* **Stored entries**:

===== src/rtl/fetch_pc_gen.sv =====
// Fetch-stage PC generator: drives the predictor, looks up a direct-mapped BTB,
// and hands fetch packets downstream over a valid/ready handshake.
module fetch_pc_gen #(
    parameter int          BTB_ENTRIES = 16,
    parameter int          BTB_IDX_W   = 4,
    parameter logic [31:0] RESET_PC    = 32'h0000_0000
) (
    input  logic        clk,
    input  logic        rst,
    output logic [31:0] pc_o,
    input  logic        pred_taken_i,
    output logic        fetch_valid_o,
    input  logic        fetch_ready_i,
    output logic [31:0] fetch_pc_o,
    output logic        fetch_pred_taken_o,
    output logic [31:0] fetch_pred_target_o,
    input  logic        redirect_valid_i,
    input  logic [31:0] redirect_pc_i,
    input  logic        btb_wr_en_i,
    input  logic [31:0] btb_wr_pc_i,
    input  logic [31:0] btb_wr_target_i,
    output logic [15:0] redirect_cnt_o
);

    localparam int TAG_W = 30 - BTB_IDX_W;

    typedef enum logic [1:0] {
        BOOT   = 2'd0,
        RUN    = 2'd1,
        BUBBLE = 2'd2
    } state_t;

    state_t                 state_q, state_d;
    logic [31:0]            pc_q, pc_d;
    logic [15:0]            redirect_cnt_q;
    logic [BTB_ENTRIES-1:0] btb_valid_q;
    logic [TAG_W-1:0]       btb_tag_q    [BTB_ENTRIES];
    logic [29:0]            btb_target_q [BTB_ENTRIES];

    logic [BTB_IDX_W-1:0]   rd_idx, wr_idx;
    logic [TAG_W-1:0]       rd_tag, wr_tag;
    logic                   btb_hit;
    logic                   pred_taken;
    logic [31:0]            pred_target;
    logic [31:0]            seq_pc;
    logic                   transfer;
    logic                   unused_bits;

    // Low two bits of every incoming address are ignored: fetch is word aligned.
    assign unused_bits = ^{redirect_pc_i[1:0], btb_wr_pc_i[1:0], btb_wr_target_i[1:0]};

    assign rd_idx = pc_q[2+BTB_IDX_W-1:2];
    assign rd_tag = pc_q[31:2+BTB_IDX_W];
    assign wr_idx = btb_wr_pc_i[2+BTB_IDX_W-1:2];
    assign wr_tag = btb_wr_pc_i[31:2+BTB_IDX_W];

    // Lookup reads registered BTB contents, so a same-cycle write is seen next cycle.
    assign btb_hit     = btb_valid_q[rd_idx] && (btb_tag_q[rd_idx] == rd_tag);
    assign pred_taken  = btb_hit && pred_taken_i;
    assign seq_pc      = pc_q + 32'd4;
    assign pred_target = pred_taken ? {btb_target_q[rd_idx], 2'b00} : seq_pc;

    assign transfer            = (state_q == RUN) && fetch_ready_i;
    assign pc_o                = pc_q;
    assign fetch_pc_o          = pc_q;
    assign fetch_valid_o       = (state_q == RUN);
    assign fetch_pred_taken_o  = pred_taken;
    assign fetch_pred_target_o = pred_target;
    assign redirect_cnt_o      = redirect_cnt_q;

    always_comb begin
        state_d = state_q;
        pc_d    = pc_q;
        case (state_q)
            BOOT:    state_d = RUN;
            RUN:     state_d = RUN;
            BUBBLE:  state_d = RUN;
            default: state_d = BOOT;
        endcase
        if (transfer) begin
            pc_d = pred_target;
        end
        // A redirect overrides any same-cycle handshake's predicted next PC.
        if (redirect_valid_i) begin
            state_d = BUBBLE;
            pc_d    = {redirect_pc_i[31:2], 2'b00};
        end
    end

    always_ff @(posedge clk or posedge rst) begin
        if (rst) begin
            state_q        <= BOOT;
            pc_q           <= RESET_PC;
            redirect_cnt_q <= 16'd0;
            btb_valid_q    <= '0;
        end else begin
            state_q <= state_d;
            pc_q    <= pc_d;
            if (redirect_valid_i && (redirect_cnt_q != 16'hFFFF)) begin
                redirect_cnt_q <= redirect_cnt_q + 16'd1;
            end
            if (btb_wr_en_i) begin
                btb_valid_q[wr_idx] <= 1'b1;
            end
        end
    end

    // Tag/target storage carries no reset; the valid bits qualify it.
    always_ff @(posedge clk) begin
        if (btb_wr_en_i) begin
            btb_tag_q[wr_idx]    <= wr_tag;
            btb_target_q[wr_idx] <= btb_wr_target_i[31:2];
        end
    end

endmodule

* **Exercise directions**: The records must each be output verbatim, with nothing left out.

* **Exercise answer**:
===== src/rtl/fetch_pc_gen.sv =====
// Fetch-stage PC generator: drives the predictor, looks up a direct-mapped BTB,
// and hands fetch packets downstream over a valid/ready handshake.
module fetch_pc_gen #(
    parameter int          BTB_ENTRIES = 16,
    parameter int          BTB_IDX_W   = 4,
    parameter logic [31:0] RESET_PC    = 32'h0000_0000
) (
    input  logic        clk,
    input  logic        rst,
    output logic [31:0] pc_o,
    input  logic        pred_taken_i,
    output logic        fetch_valid_o,
    input  logic        fetch_ready_i,
    output logic [31:0] fetch_pc_o,
    output logic        fetch_pred_taken_o,
    output logic [31:0] fetch_pred_target_o,
    input  logic        redirect_valid_i,
    input  logic [31:0] redirect_pc_i,
    input  logic        btb_wr_en_i,
    input  logic [31:0] btb_wr_pc_i,
    input  logic [31:0] btb_wr_target_i,
    output logic [15:0] redirect_cnt_o
);

    localparam int TAG_W = 30 - BTB_IDX_W;

    typedef enum logic [1:0] {
        BOOT   = 2'd0,
        RUN    = 2'd1,
        BUBBLE = 2'd2
    } state_t;

    state_t                 state_q, state_d;
    logic [31:0]            pc_q, pc_d;
    logic [15:0]            redirect_cnt_q;
    logic [BTB_ENTRIES-1:0] btb_valid_q;
    logic [TAG_W-1:0]       btb_tag_q    [BTB_ENTRIES];
    logic [29:0]            btb_target_q [BTB_ENTRIES];

    logic [BTB_IDX_W-1:0]   rd_idx, wr_idx;
    logic [TAG_W-1:0]       rd_tag, wr_tag;
    logic                   btb_hit;
    logic                   pred_taken;
    logic [31:0]            pred_target;
    logic [31:0]            seq_pc;
    logic                   transfer;
    logic                   unused_bits;

    // Low two bits of every incoming address are ignored: fetch is word aligned.
    assign unused_bits = ^{redirect_pc_i[1:0], btb_wr_pc_i[1:0], btb_wr_target_i[1:0]};

    assign rd_idx = pc_q[2+BTB_IDX_W-1:2];
    assign rd_tag = pc_q[31:2+BTB_IDX_W];
    assign wr_idx = btb_wr_pc_i[2+BTB_IDX_W-1:2];
    assign wr_tag = btb_wr_pc_i[31:2+BTB_IDX_W];

    // Lookup reads registered BTB contents, so a same-cycle write is seen next cycle.
    assign btb_hit     = btb_valid_q[rd_idx] && (btb_tag_q[rd_idx] == rd_tag);
    assign pred_taken  = btb_hit && pred_taken_i;
    assign seq_pc      = pc_q + 32'd4;
    assign pred_target = pred_taken ? {btb_target_q[rd_idx], 2'b00} : seq_pc;

    assign transfer            = (state_q == RUN) && fetch_ready_i;
    assign pc_o                = pc_q;
    assign fetch_pc_o          = pc_q;
    assign fetch_valid_o       = (state_q == RUN);
    assign fetch_pred_taken_o  = pred_taken;
    assign fetch_pred_target_o = pred_target;
    assign redirect_cnt_o      = redirect_cnt_q;

    always_comb begin
        state_d = state_q;
        pc_d    = pc_q;
        case (state_q)
            BOOT:    state_d = RUN;
            RUN:     state_d = RUN;
            BUBBLE:  state_d = RUN;
            default: state_d = BOOT;
        endcase
        if (transfer) begin
            pc_d = pred_target;
        end
        // A redirect overrides any same-cycle handshake's predicted next PC.
        if (redirect_valid_i) begin
            state_d = BUBBLE;
            pc_d    = {redirect_pc_i[31:2], 2'b00};
        end
    end

    always_ff @(posedge clk or posedge rst) begin
        if (rst) begin
            state_q        <= BOOT;
            pc_q           <= RESET_PC;
            redirect_cnt_q <= 16'd0;
            btb_valid_q    <= '0;
        end else begin
            state_q <= state_d;
            pc_q    <= pc_d;
            if (redirect_valid_i && (redirect_cnt_q != 16'hFFFF)) begin
                redirect_cnt_q <= redirect_cnt_q + 16'd1;
            end
            if (btb_wr_en_i) begin
                btb_valid_q[wr_idx] <= 1'b1;
            end
        end
    end

    // Tag/target storage carries no reset; the valid bits qualify it.
    always_ff @(posedge clk) begin
        if (btb_wr_en_i) begin
            btb_tag_q[wr_idx]    <= wr_tag;
            btb_target_q[wr_idx] <= btb_wr_target_i[31:2];
        end
    end

endmodule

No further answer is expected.